(Collected data entries)
++++++++

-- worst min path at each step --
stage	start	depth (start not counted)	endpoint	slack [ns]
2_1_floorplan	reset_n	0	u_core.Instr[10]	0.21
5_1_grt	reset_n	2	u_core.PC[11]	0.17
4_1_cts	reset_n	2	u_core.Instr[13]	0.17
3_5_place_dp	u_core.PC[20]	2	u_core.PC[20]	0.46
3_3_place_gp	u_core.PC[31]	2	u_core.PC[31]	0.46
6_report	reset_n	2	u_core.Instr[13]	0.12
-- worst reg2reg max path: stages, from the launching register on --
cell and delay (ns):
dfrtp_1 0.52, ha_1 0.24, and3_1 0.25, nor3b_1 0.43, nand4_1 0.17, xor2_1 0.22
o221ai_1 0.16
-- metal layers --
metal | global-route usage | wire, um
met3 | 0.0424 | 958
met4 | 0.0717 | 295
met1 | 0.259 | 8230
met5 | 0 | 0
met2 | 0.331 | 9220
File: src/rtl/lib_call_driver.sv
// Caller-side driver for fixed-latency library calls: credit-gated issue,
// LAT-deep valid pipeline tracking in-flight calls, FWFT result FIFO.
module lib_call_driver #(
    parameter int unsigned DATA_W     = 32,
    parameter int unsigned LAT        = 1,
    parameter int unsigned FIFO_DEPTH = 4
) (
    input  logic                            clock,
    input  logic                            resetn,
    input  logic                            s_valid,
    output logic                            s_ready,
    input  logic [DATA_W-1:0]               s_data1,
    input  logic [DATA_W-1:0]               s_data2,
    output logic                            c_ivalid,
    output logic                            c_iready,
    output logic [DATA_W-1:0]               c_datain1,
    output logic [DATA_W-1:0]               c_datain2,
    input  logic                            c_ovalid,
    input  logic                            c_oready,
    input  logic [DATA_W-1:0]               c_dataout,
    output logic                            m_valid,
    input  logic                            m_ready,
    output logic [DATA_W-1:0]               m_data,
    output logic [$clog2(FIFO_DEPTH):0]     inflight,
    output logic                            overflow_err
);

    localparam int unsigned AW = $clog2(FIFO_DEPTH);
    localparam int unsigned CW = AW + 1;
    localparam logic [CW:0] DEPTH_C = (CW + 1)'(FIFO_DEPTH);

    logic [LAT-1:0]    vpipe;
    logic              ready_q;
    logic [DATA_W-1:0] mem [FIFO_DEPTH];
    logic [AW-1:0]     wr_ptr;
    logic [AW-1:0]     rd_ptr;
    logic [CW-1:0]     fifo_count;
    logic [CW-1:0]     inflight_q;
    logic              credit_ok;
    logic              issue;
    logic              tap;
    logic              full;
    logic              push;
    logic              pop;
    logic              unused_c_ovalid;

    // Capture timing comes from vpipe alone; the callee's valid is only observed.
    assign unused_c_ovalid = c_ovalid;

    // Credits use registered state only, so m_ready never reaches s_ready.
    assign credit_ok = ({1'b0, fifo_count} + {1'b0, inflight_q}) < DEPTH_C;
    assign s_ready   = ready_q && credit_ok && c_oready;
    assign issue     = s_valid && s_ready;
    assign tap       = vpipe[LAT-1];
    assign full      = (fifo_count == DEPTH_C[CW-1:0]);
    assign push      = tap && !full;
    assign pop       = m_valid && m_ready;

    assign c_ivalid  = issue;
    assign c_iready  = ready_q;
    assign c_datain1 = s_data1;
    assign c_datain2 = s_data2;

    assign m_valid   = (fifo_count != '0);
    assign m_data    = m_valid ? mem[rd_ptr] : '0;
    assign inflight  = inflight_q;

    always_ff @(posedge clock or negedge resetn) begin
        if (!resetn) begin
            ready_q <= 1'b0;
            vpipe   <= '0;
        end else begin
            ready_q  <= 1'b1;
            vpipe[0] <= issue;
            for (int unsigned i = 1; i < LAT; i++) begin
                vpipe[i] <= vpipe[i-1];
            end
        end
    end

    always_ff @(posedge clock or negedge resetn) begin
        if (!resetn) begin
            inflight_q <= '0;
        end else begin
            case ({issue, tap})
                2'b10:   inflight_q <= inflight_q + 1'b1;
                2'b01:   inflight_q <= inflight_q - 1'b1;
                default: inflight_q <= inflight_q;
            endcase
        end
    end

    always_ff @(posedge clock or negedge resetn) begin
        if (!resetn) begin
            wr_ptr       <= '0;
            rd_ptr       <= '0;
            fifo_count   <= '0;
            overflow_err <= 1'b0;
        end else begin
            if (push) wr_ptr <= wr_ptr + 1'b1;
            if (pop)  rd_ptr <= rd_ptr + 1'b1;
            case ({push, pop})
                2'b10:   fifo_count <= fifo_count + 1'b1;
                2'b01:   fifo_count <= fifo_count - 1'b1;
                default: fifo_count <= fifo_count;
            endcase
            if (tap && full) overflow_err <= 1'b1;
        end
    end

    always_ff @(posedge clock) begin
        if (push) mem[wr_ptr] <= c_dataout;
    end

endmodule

++++++++

### Exercise objective:
From the entries, copy every line in which the string "Instr" can be found.

### Finished task:
2_1_floorplan	reset_n	0	u_core.Instr[10]	0.21
4_1_cts	reset_n	2	u_core.Instr[13]	0.17
6_report	reset_n	2	u_core.Instr[13]	0.12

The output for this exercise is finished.